Plan caching is different than query caching in a lot of other systems. Many other systems have query caching where if an identical query is run a second time, and the data hasn’t changed, the results cached from the first execution are sent back and the query doesn’t need to run again. Therefore the runtime of the second query is basically 0.
On the other hand, in MemSQL we only cache query plans, not query results, like Rob said above. Second runs of the same plan are faster because we can use the previously compiled plan, but still fully re-execute the query. This is much more general than query caching - any query with the same shape, but with different values of parameters, will be able to reuse the same plan, and of course the same plan can be used as the data changes. See https://docs.memsql.com/v6.8/introduction/faqs/memsql-faq/#why-do-memsql-queries-typically-run-faster-the-second-time-they-are-executed and https://docs.memsql.com/v6.8/concepts/code-generation/ for more information.

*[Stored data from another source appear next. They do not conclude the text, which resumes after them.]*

[src/rtl/tcs_pkg.sv]
package tcs_pkg;

  localparam int unsigned N_ITRIG   = 4;
  localparam int unsigned ITRIG_IW  = $clog2(N_ITRIG);

  typedef enum logic [2:0] {
    SRC_INTERNAL = 3'd0,
    SRC_ITRIG    = 3'd1,
    SRC_CH0_BOTH = 3'd2,
    SRC_CH0_POL  = 3'd3,
    SRC_CH1_POL  = 3'd4,
    SRC_ETR      = 3'd5
  } src_kind_e;

  typedef struct packed {
    src_kind_e             kind;
    logic [ITRIG_IW-1:0]   itrig_idx;
  } src_sel_t;

endpackage

[src/rtl/tcs_src_decode.sv]
module tcs_src_decode
  import tcs_pkg::*;
#(
  parameter int unsigned SM_W = 3,
  parameter int unsigned TS_W = 3
) (
  input  logic [SM_W-1:0] slave_mode_i,
  input  logic [TS_W-1:0] trig_sel_i,
  input  logic            ext_mode1_i,
  output src_sel_t        sel_o
);

  localparam logic [SM_W-1:0] SM_EXT_CLK = '1;
  localparam int unsigned     TS_CH0_BOTH = N_ITRIG;
  localparam int unsigned     TS_CH0_POL  = N_ITRIG + 1;
  localparam int unsigned     TS_CH1_POL  = N_ITRIG + 2;
  localparam int unsigned     TS_ETR      = N_ITRIG + 3;

  always_comb begin
    sel_o.kind      = SRC_INTERNAL;
    sel_o.itrig_idx = '0;
    if (ext_mode1_i) begin
      sel_o.kind = SRC_ETR;
    end else if (slave_mode_i == SM_EXT_CLK) begin
      if (int'(trig_sel_i) < N_ITRIG) begin
        sel_o.kind      = SRC_ITRIG;
        sel_o.itrig_idx = ITRIG_IW'(trig_sel_i);
      end else if (int'(trig_sel_i) == TS_CH0_BOTH) begin
        sel_o.kind = SRC_CH0_BOTH;
      end else if (int'(trig_sel_i) == TS_CH0_POL) begin
        sel_o.kind = SRC_CH0_POL;
      end else if (int'(trig_sel_i) == TS_CH1_POL) begin
        sel_o.kind = SRC_CH1_POL;
      end else if (int'(trig_sel_i) == TS_ETR) begin
        sel_o.kind = SRC_ETR;
      end
    end
  end

endmodule

[src/rtl/tcs_edge_bank.sv]
module tcs_edge_bank #(
  parameter int unsigned W = 7
) (
  input  logic         clk_i,
  input  logic         rst_ni,
  input  logic [W-1:0] sig_i,
  output logic [W-1:0] rise_o,
  output logic [W-1:0] fall_o
);

  for (genvar g = 0; g < W; g++) begin : g_bit
    logic prev_q;
    logic prev_d;

    always_comb begin
      prev_d = sig_i[g];
    end

    always_ff @(posedge clk_i or negedge rst_ni) begin
      if (!rst_ni) begin
        prev_q <= 1'b0;
      end else begin
        prev_q <= prev_d;
      end
    end

    always_comb begin
      rise_o[g] =  sig_i[g] & ~prev_q;
      fall_o[g] = ~sig_i[g] &  prev_q;
    end
  end

endmodule

[src/rtl/tcs_pulse_mux.sv]
module tcs_pulse_mux
  import tcs_pkg::*;
#(
  parameter int unsigned W       = 7,
  parameter int unsigned IDX_CH0 = 4,
  parameter int unsigned IDX_CH1 = 5,
  parameter int unsigned IDX_ETR = 6
) (
  input  src_sel_t     sel_i,
  input  logic         ch_pol_i,
  input  logic [W-1:0] rise_i,
  input  logic [W-1:0] fall_i,
  output logic         en_o
);

  logic ch0_pol_edge;
  logic ch1_pol_edge;

  always_comb begin
    ch0_pol_edge = ch_pol_i ? fall_i[IDX_CH0] : rise_i[IDX_CH0];
    ch1_pol_edge = ch_pol_i ? fall_i[IDX_CH1] : rise_i[IDX_CH1];
  end

  always_comb begin
    unique case (sel_i.kind)
      SRC_INTERNAL: en_o = 1'b1;
      SRC_ITRIG:    en_o = rise_i[sel_i.itrig_idx];
      SRC_CH0_BOTH: en_o = rise_i[IDX_CH0] | fall_i[IDX_CH0];
      SRC_CH0_POL:  en_o = ch0_pol_edge;
      SRC_CH1_POL:  en_o = ch1_pol_edge;
      SRC_ETR:      en_o = rise_i[IDX_ETR];
      default:      en_o = 1'b0;
    endcase
  end

endmodule

[src/rtl/tmr_clksrc_sel.sv]
module tmr_clksrc_sel
  import tcs_pkg::*;
#(
  parameter int unsigned SM_W = 3,
  parameter int unsigned TS_W = 3
) (
  input  logic               clk_i,
  input  logic               rst_ni,
  input  logic [SM_W-1:0]    slave_mode_i,
  input  logic [TS_W-1:0]    trig_sel_i,
  input  logic               ext_mode1_i,
  input  logic               ch_pol_i,
  input  logic               ch0_i,
  input  logic               ch1_i,
  input  logic [N_ITRIG-1:0] itrig_i,
  input  logic               etr_filt_i,
  output logic               cnt_en_o
);

  localparam int unsigned IDX_CH0 = N_ITRIG;
  localparam int unsigned IDX_CH1 = N_ITRIG + 1;
  localparam int unsigned IDX_ETR = N_ITRIG + 2;
  localparam int unsigned NSIG    = N_ITRIG + 3;

  src_sel_t        sel;
  logic [NSIG-1:0] sig_vec;
  logic [NSIG-1:0] rise_vec;
  logic [NSIG-1:0] fall_vec;
  logic            en_d;
  logic            en_q;

  always_comb begin
    sig_vec = {etr_filt_i, ch1_i, ch0_i, itrig_i};
  end

  tcs_src_decode #(
    .SM_W (SM_W),
    .TS_W (TS_W)
  ) u_decode (
    .slave_mode_i (slave_mode_i),
    .trig_sel_i   (trig_sel_i),
    .ext_mode1_i  (ext_mode1_i),
    .sel_o        (sel)
  );

  tcs_edge_bank #(
    .W (NSIG)
  ) u_edges (
    .clk_i  (clk_i),
    .rst_ni (rst_ni),
    .sig_i  (sig_vec),
    .rise_o (rise_vec),
    .fall_o (fall_vec)
  );

  tcs_pulse_mux #(
    .W       (NSIG),
    .IDX_CH0 (IDX_CH0),
    .IDX_CH1 (IDX_CH1),
    .IDX_ETR (IDX_ETR)
  ) u_mux (
    .sel_i    (sel),
    .ch_pol_i (ch_pol_i),
    .rise_i   (rise_vec),
    .fall_i   (fall_vec),
    .en_o     (en_d)
  );

  always_ff @(posedge clk_i or negedge rst_ni) begin
    if (!rst_ni) begin
      en_q <= 1'b0;
    end else begin
      en_q <= en_d;
    end
  end

  assign cnt_en_o = en_q;

endmodule

[config.mk]
export PLATFORM = sky130hd
export DESIGN_NAME = tmr_clksrc_sel
export DESIGN_NICKNAME = d
export VERILOG_FILES = /design/src/rtl/tcs_pkg.sv /design/src/rtl/tcs_src_decode.sv /design/src/rtl/tcs_edge_bank.sv /design/src/rtl/tcs_pulse_mux.sv /design/src/rtl/tmr_clksrc_sel.sv
export SDC_FILE = /design/constraint.sdc
export NUM_CORES = 1
export LEC_CHECK = 0
export ABC_AREA = 0
export BUFFER_PORTS_ARGS = -buffer_cell sky130_fd_sc_hd__clkbuf_2
export CELL_PAD_IN_SITES_DETAIL_PLACEMENT = 1
export CELL_PAD_IN_SITES_GLOBAL_PLACEMENT = 1
export CORE_AREA = 2 2 39 41
export DETAILED_ROUTE_END_ITERATION = 10
export DIE_AREA = 0 0 41 43
export PLACE_DENSITY_LB_ADDON = 0.1
export RECOVER_POWER = 50
export SLEW_MARGIN = 20
export SYNTH_ARGS = -nofsm -noshare
export SYNTH_HDL_FRONTEND = slang
export SYNTH_SLANG_ARGS = --single-unit
[constraint.sdc]
create_clock -name clk_i -period 1.4 [get_ports clk_i]
set_clock_uncertainty 0.05 [all_clocks]
set_input_delay 0.14 -clock clk_i [delete_from_list [all_inputs] [get_ports clk_i]]
set_output_delay 0.14 -clock clk_i [all_outputs]
set_load 0.1 [all_outputs]
# Word level (Yosys, flattened, before mapping)
# Cells that the tools add are included.
[op_classes]
n_eq_ne = 10
n_reduce_logical = 1
mux = 14
bitwise_logic = 19
magnitude_cmp = 2
[op_table]
columns = ["cell", "count"]
rows = [
  ["3-bit == test (second input constant)", 7],
  ["3-bit two-way mux", 6],
  ["1-bit AND", 9],
  ["1-bit inverter", 9],
  ["3-bit by 2-bit == test with 1-bit output (second input constant)", 2],
  ["1-bit case mux with 6 select lines", 1],
  ["5-bit two-way mux", 1],
  ["2-bit by 4-bit < comparator with 1-bit output (second input constant)", 1],
  ["2-bit two-way mux", 2],
  ["3-bit by 1-bit == test with 1-bit output (second input constant)", 1],
  ["3-bit zero test", 1],
  ["3-bit < comparator (second input constant)", 1],
  ["1-bit two-way mux", 3],
  ["1-bit binary-select mux with 2-bit select", 1],
  ["1-bit OR", 1],
]
[totals]
register_bits = 8
output_inout_bits = 1
in_bits = 17
elab_cells = 54

# Depth between registers and ports, before layout
# Gate-level depths: netlist of run 1.
[depth]
word_depth = 11
depth_mapped = 5
mapped_depth_nobuf = 5

# By module
# A second synthesis of run 1 with hierarchy kept.
[hier_totals]
hier_cells = 42
area_unflattened_um2 = 498.0
[modules_own_cells]
columns = ["module", "seq_area_each_um2", "cells_each", "n_inst", "area_per_inst_um2"]
rows = [
  ["tcs_edge_bank", 175.2, 21, 1, 297.8],
  ["tcs_pulse_mux", 0.0, 12, 1, 96.3],
  ["tcs_src_decode", 0.0, 8, 1, 78.8],
  ["tmr_clksrc_sel", 25.0, 1, 1, 25.0],
]

# Least setup slack after synthesis of run 1
# No wires, ideal clock.
[synth_path]
path_kind = "reg-to-reg"
from = "register u_edges.g_bit[5].prev_q"
to = "register en_q, in the netlist cnt_en_o"
path_buffers = 0
arrival_time_ns = 1.126
synth_period_minus_slack_ns = 1.256
setup_time_ns = 0.080
slack_ns = 0.144
t_required_ns = 1.270
path_stages_with_launch = 4
cell_sequence = "dfrtp_1 > or3b_1 > a311o_1 > o211ai_2"
[synth_between]
elab_chain_len = 4
word_cells_on_any_way = 5
cone_classes = "mux: 2; bitwise: 3"
[synth_lines]
columns = ["item", "line_no", "text"]
rows = [
  ["start, declared", "tcs_edge_bank.sv:12", "logic prev_q;"],
  ["start signal, assigned", "tcs_edge_bank.sv:23", "prev_q <= prev_d;"],
  ["1-bit inverter", "tcs_edge_bank.sv:28", "rise_o[g] = sig_i[g] & ~prev_q;"],
  ["1-bit AND", "tcs_edge_bank.sv:28", ""],
  ["1-bit two-way mux *", "tcs_pulse_mux.sv:21", "ch1_pol_edge = ch_pol_i ? fall_i[IDX_CH1] : rise_i[IDX_CH1];"],
  ["1-bit case mux with 6 select lines *", "tcs_pulse_mux.sv:25", "unique case (sel_i.kind)"],
  ["named net en_d", "tmr_clksrc_sel.sv:29", "logic en_d;"],
  ["end signal, assigned", "tmr_clksrc_sel.sv:73", "en_q <= en_d;"],
  ["end, declared", "tmr_clksrc_sel.sv:30", "logic en_q;"],
]
# Mark *: on every way through the listed nets, which the timed path passes. The rest lies on a longest branch.

# Final worst setup path of run 1
[layout_path]
from = "input port itrig_i[0]"
to = "register en_q, in the netlist cnt_en_o"
[layout_between]
elab_chain_len = 4
[layout_lines]
columns = ["item", "line_no", "text"]
rows = [
  ["start, declared", "tmr_clksrc_sel.sv:15", "input logic [N_ITRIG-1:0] itrig_i,"],
  ["1-bit AND", "tcs_edge_bank.sv:28", ""],
  ["1-bit binary-select mux with 2-bit select", "tcs_pulse_mux.sv:27", "SRC_ITRIG: en_o = rise_i[sel_i.itrig_idx];"],
  ["1-bit two-way mux (implied by the code)", "tcs_pulse_mux.sv:27", ""],
  ["1-bit case mux with 6 select lines", "tcs_pulse_mux.sv:25", ""],
  ["named net en_d", "tmr_clksrc_sel.sv:29", ""],
]
# The timed path passes the listed nets, and every way through them passes these cells. The select of a mux whose other input is x is not followed.

==> results of run 1 <==
-- worst paths after layout --
| path | from | to | slack, ns | depth (start not counted) |
|---|---|---|---|---|
| max | itrig_i[0] | cnt_en_o$_DFF_PN0_ | 0.11 | 6 |
| max in group asynchronous | rst_ni | u_edges.g_bit[4].prev_q$_DFF_PN0_ | 0.71 | 2 |
| min in group asynchronous | rst_ni | u_edges.g_bit[1].prev_q$_DFF_PN0_ | 0.29 | 2 |
| min | ext_mode1_i | cnt_en_o$_DFF_PN0_ | 0.12 | 2 |
| min reg2reg | u_edges.g_bit[4].prev_q$_DFF_PN0_ | cnt_en_o$_DFF_PN0_ | 0.68 | 4 |
| max reg2reg | u_edges.g_bit[5].prev_q$_DFF_PN0_ | cnt_en_o$_DFF_PN0_ | 0.11 | 3 |
-- power groups by stage --
stage	sequential [mW]	combinational (mW)	clock, mW
finish	0.249	0.113	0.171
global route	0.250	0.126	0.195
CTS	0.249	0.110	0.180
detailed placement	0.253	0.0916	0
global placement	0.252	0.0893	0
floorplan	0.271	0.0282	0
-- flip-flops by register name, indices dropped and copies added, names as in the netlist --
| name | cells |
|---|---|
| cnt_en_o | 1 |
| u_edges.g_bit.prev_q | 7 |
-- through the flow --
stage               instances  cell area (um^2)  setup slack (ns)  power, mW
finish                     78               613             0.107      0.533
global route               78               613           0.00122      0.571
CTS                        78               597            0.0410      0.538
detailed placement         67               494            0.0851      0.344
global placement           67               494             0.124      0.341
floorplan                  34               389             0.144      0.299
-- cell type report --
type	instances	area, um^2	area share
repair buffers	25	164	0.267
flip-flops and latches	8	200	0.327
clock buffers	3	22.5	0.0367
multi-input cells	20	184	0.300
well taps	16	20.0	0.0327
inverters	6	22.5	0.0367
-- critical path, cell delays in order --
cell	delay [ns]
dlygate4sd3_1	0.53
clkbuf_2	0.11
nor3b_2	0.15
a311oi_2	0.19
o31a_1	0.17
o211ai_2	0.08
-- timing repair --
| action | 4_1_cts | 5_1_grt |
|---|---|---|
| endpoints found under the hold margin | 15 | 0 |
| setup endpoints to repair | 0 | 1 |
| hold buffers | 8 | 0 |
| resized for setup | 0 | 3 |
-- routing by layer --
layer | track usage | up-vias | wire [um]
li1 | - | 182 | -
met1 | 0.164 | 184 | 361
met2 | 0.216 | 11 | 501
met3 | 0.0995 | 0 | 96
met4 | 0.0200 | 0 | 0
met5 | 0 | - | 0
-- placed cells by master, fill, tap and decap left out, drive strengths merged --
cell          n
nor2          1
nor3b         1
a211oi        1
or3b          1
nand3b        2
o2111ai       1
clkbuf       20
a311oi        1
a311o         1
inv           6
a31oi         1
and3          1
ha            2
mux2          1
dlygate4sd3   8
o311a         1
o31a          1
nand2b        1
a21oi         2
dfrtp         8
o211ai        1
-- logic make-up (layout without fill, tap and decap cells) --
logic type	Yosys count	count (layout)	share of synthesized area
buffers and inverters	6	34	0.0579
adder cells (fa/ha/maj)	2	2	0.0643
multiplexers	1	1	0.0289
AND/OR/NAND/NOR	7	7	0.122
AO/OA/AOI/OAI	10	10	0.212
flip-flops	8	8	0.514
==> impl_metrics.py, run 1 <==
metrics = {
    "placed_design": {
        "port_buffers": 17,
        "gp_congestion": 0.713,
        "hpwl_um": 714,
    },
    "final_layout": {
        "antenna_cells": 0,
        "nNetsFinal": 83,
        "fillers": 165,
        "postLayoutCoreUtil": 0.443,
        "drive_gt1_frac": 0.387,
        "area_growth_pct": 57.6,
    },
    "global_routing": {
        "grt_use_total": 0.143,
        "grt_pass1_wl_mm": 1.64,
        "grt_overflow": 0,
        "grt_max_degree": 9,
        "antenna_found_initial": 0,
        "grt_pass1_vias": 392,
    },
    "power": {
        "combinationalPowerShare": 0.211,
        "leakagePower_nw": 0.298,
        "switching_share": 0.261,
        "power_density_nw_per_um2": 869,
        "peakVddDrop_mv": 0.387,
        "seqPwrFrac": 0.467,
        "clkPwrFrac": 0.321,
        "power.internal_uw": 394,
        "switching_power_uw": 139,
    },
    "synthesis": {
        "synthDistinctLibCells": 19,
        "yosysWarnings": 0,
        "ys_seq_elements": 8,
        "synth_most_common_cell": "dfrtp_1",
        "synth_area_leader_cell": "dfrtp_1",
        "synth_top_cells_by_area": "dfrtp_1, ha_1, inv_1, nand3b_1, o211ai_2",
        "ys_seq_area_frac": 0.514,
        "synth_area_per_cell_um2": 11.4,
        "synthFlopType": "dfrtp_1",
        "syn_inst": 34,
        "ys_top_cells_by_count": "dfrtp_1, inv_1, a21oi_1, ha_1, nand3b_1",
        "syn-cell-area_um2": 389,
        "synth-edff-count": 0,
        "async_reset_ff_frac": 1.00,
        "synthesis.nets": 53,
        "synth_top_area_frac": 0.514,
    },
    "critical_path": {
        "required_ns": 1.48,
        "cp-end-kind": "flip-flop",
        "crit_type": "in2reg",
        "worstPathArrival_ns": 1.37,
        "cp_max_fo": 2,
        "cp-start-kind": "primary input",
    },
    "floorplan": {
        "fp.dieH_um": 43,
        "start_util": 0.281,
        "coreArea_um2": 1380,
        "die_x_um": 41,
        "dieArea_um2": 1760,
        "row_count": 14,
        "ios": 18,
    },
    "routing": {
        "finalWirelength_um": 959,
        "drt-initial-drc-count": 3,
        "vias": 377,
        "avgViaCountPerCell": 4.83,
        "routedWlPerCell_um": 12.3,
        "postRouteAntennaNets": 0,
        "post-route-drc-count": 0,
        "drtPass1Iterations": 4,
    },
    "timing": {
        "rsz0062_at_grt": "false",
        "timing.fmax_mhz": 774,
        "finalCriticalPeriod_ns": 1.29,
        "final.setup.tns_ns": 0,
        "setup_viol": 0,
        "period_share": 0.923,
        "slew_violations": 0,
        "max_slew_margin": 0.641,
        "holdWs_ns": 0.117,
        "worstMarginPinSlew_ns": 0.541,
        "hold_viol": 0,
    },
    "cts": {
        "cts_sinks": 8,
        "clkTransAtPathRegs_ns": 0.05,
        "cts_made_buffers": 3,
        "root_buffer": "clkbuf_4",
        "clockBufferDepth": 2,
        "cts_tree": "yes",
        "postCtsSetupRepairBufs": 0,
        "insertion_delay_ns": 0.25,
        "htreeDepth": 1,
    },
    "status": {
        "status": "complete, no violations",
    },
    "min_path": {
        "worstHoldPathType": "in2reg",
    },
    "job": {
        "max_cap_violations": 0,
    },
}
No activity file was read; power rests on OpenSTA's default activity.
==> run 2, diff against run 1 <==
--- a/config.mk
+++ b/config.mk
@@ -12,7 +12,7 @@
 export CORE_AREA = 2 2 39 41
 export DETAILED_ROUTE_END_ITERATION = 10
 export DIE_AREA = 0 0 41 43
-export PLACE_DENSITY_LB_ADDON = 0.1
+export PLACE_DENSITY = 0.67
 export RECOVER_POWER = 50
 export SLEW_MARGIN = 20
 export SYNTH_ARGS = -nofsm -noshare
==> run 2 against run 1 <==
Compared with the run above: sequential cell count unchanged; clock power barely moved; via count down 0.53%; highest routed layer is now met4.
==> impl_metrics.py, run 2 (same netlist as run 1, synthesis figures left out) <==
metrics = {
    "status": {
        "status": "complete, no violations",
    },
    "cts": {
        "cts_tree": "yes",
        "clkTransAtPathRegs_ns": 0.06,
        "cts_sinks": 8,
        "cts_made_buffers": 3,
        "htreeDepth": 1,
        "postCtsSetupRepairBufs": 0,
        "root_buffer": "clkbuf_4",
        "insertion_delay_ns": 0.25,
        "clockBufferDepth": 2,
    },
    "final_layout": {
        "antenna_cells": 0,
        "area_growth_pct": 53.1,
        "largest_reg_flops": 7,
        "multi_input_area_um2": 166,
        "largest_register": "u_edges.g_bit.prev_q",
        "fin_area_um2": 596,
        "drive_gt1_frac": 0.339,
        "layout_commonest_cell": "clkbuf_2",
        "layout_common_cells": "clkbuf_2, dfrtp_1, dlygate4sd3_1",
        "nNetsFinal": 83,
        "fillers": 170,
        "register_area_um2": 200,
    },
    "global_routing": {
        "grt_pass1_vias": 381,
        "grt_max_degree": 9,
        "grt_overflow": 0,
        "antenna_found_initial": 0,
        "grt_pass1_wl_mm": 1.51,
        "grt_use_total": 0.127,
    },
    "routing": {
        "drt-initial-drc-count": 2,
        "vias": 375,
        "drtPass1Iterations": 2,
        "post-route-drc-count": 0,
        "finalWirelength_um": 933,
        "postRouteAntennaNets": 0,
        "routedWlPerCell_um": 12.0,
        "avgViaCountPerCell": 4.81,
    },
    "timing": {
        "hold_viol": 0,
        "setup_viol": 0,
        "finalCriticalPeriod_ns": 1.34,
        "slew_violations": 0,
        "max_slew_margin": 0.642,
        "rsz0062_at_grt": "false",
        "timing.fmax_mhz": 747,
        "worstMarginPinSlew_ns": 0.539,
        "holdWs_ns": 0.114,
        "final.setup.tns_ns": 0,
        "period_share": 0.956,
    },
    "power": {
        "seqPwrFrac": 0.469,
        "switching_share": 0.260,
        "power_density_nw_per_um2": 889,
        "combinationalPowerShare": 0.203,
        "clkPwrFrac": 0.328,
        "power.internal_uw": 392,
        "switching_power_uw": 138,
        "peakVddDrop_mv": 0.404,
        "leakagePower_nw": 0.296,
    },
    "critical_path": {
        "worstRegToRegCells": 5,
        "worstPathArrival_ns": 1.42,
        "crit_type": "in2reg",
        "cp_max_fo": 2,
        "cp-start-kind": "primary input",
        "cp-end-kind": "flip-flop",
        "required_ns": 1.48,
    },
    "floorplan": {
        "coreArea_um2": 1380,
        "dieArea_um2": 1760,
        "die_x_um": 41,
        "row_count": 14,
        "fp.dieH_um": 43,
        "ios": 18,
        "start_util": 0.281,
    },
    "job": {
        "max_cap_violations": 0,
    },
    "placed_design": {
        "gp_congestion": 0.655,
        "port_buffers": 17,
        "place_area_um2": 494,
    },
    "min_path": {
        "worstHoldPathType": "in2reg",
        "min_path_cells": 2,
    },
}
## run 2: final timing paths
kind / endpoint / from / slack (ns)
hold reg to reg: cnt_en_o$_DFF_PN0_ / u_edges.g_bit[2].prev_q$_DFF_PN0_ / 0.67
max in group asynchronous: u_edges.g_bit[3].prev_q$_DFF_PN0_ / rst_ni / 0.67
min in group asynchronous: u_edges.g_bit[6].prev_q$_DFF_PN0_ / rst_ni / 0.30
setup / recovery: cnt_en_o$_DFF_PN0_ / itrig_i[0] / 0.06
setup reg to reg: cnt_en_o$_DFF_PN0_ / u_edges.g_bit[4].prev_q$_DFF_PN0_ / 0.10
hold / removal: cnt_en_o$_DFF_PN0_ / ext_mode1_i / 0.11
## run 2: area by class of cell
class / instances / share of cell area
clock buffers: 3 / 0.0378
repair buffers: 25 / 0.275
inverters: 6 / 0.0378
multi-input cells: 20 / 0.279
well taps: 16 / 0.0336
flip-flops and latches: 8 / 0.336
## run 2: power groups by stage
stage,Clock [mW],Combinational [mW],Sequential (mW)
floorplan,0,0.0282,0.271
global route,0.199,0.119,0.249
finish,0.174,0.108,0.248
detailed placement,0,0.0914,0.252
global placement,0,0.0909,0.252
CTS,0.183,0.109,0.248
## run 2: routing by layer
layer	routed length, um	part of all wire	track usage
met5	0	0	0
met2	430	0.46	0.188
met4	9	0.0096	0.0800
met1	434	0.47	0.157
met3	59	0.063	0.0314
## run 2: per-stage QoR
step	worst slack [ns]	utilization	power [mW]	instances
2_1_floorplan	0.144	-	0.299	34
3_3_place_gp	0.120	0.357	0.343	67
3_5_place_dp	0.112	0.357	0.344	67
4_1_cts	0.0601	0.431	0.540	78
5_1_grt	0.00274	0.430	0.566	78
6_report	0.0614	0.430	0.530	78
## run 2: timing repair
item | in CTS | in global routing
hold buffers | 8 | 0
setup endpoints to repair | 0 | 0
resized for setup | 0 | 0
endpoints found under the hold margin | 15 | 0
## run 2: worst max-delay path, stage by stage
cell and delay (ns):
dlygate4sd3_1 0.54, clkbuf_2 0.11, nor3b_1 0.13, a311oi_1 0.25, o31a_1 0.17, o211ai_2 0.07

What makes the most sense to performance test depends on what your application workload looks like. If you mostly run a fixed set of query shapes/templates with different parameters subbed in, then those will be able to reuse cached plans. While if you mostly run unique new query shapes with e.g. different filter expressions, joins, groupings being added, then you would care about the first-run performance, in which case you would want to include the time it takes to compile the query plans in your performance testing. It is tricky to test that accurately, especially in a concurrent setting. But a reasonable place to start is to run DROP ALL FROM PLANCACHE on all nodes immediately after each query (note that plan_expiration_minutes must not be set to 0 for this to work).
Also, setting plan_expiration_minutes = 0 will only expire plans from memory, but they will remain on disk, so it won’t do what you want.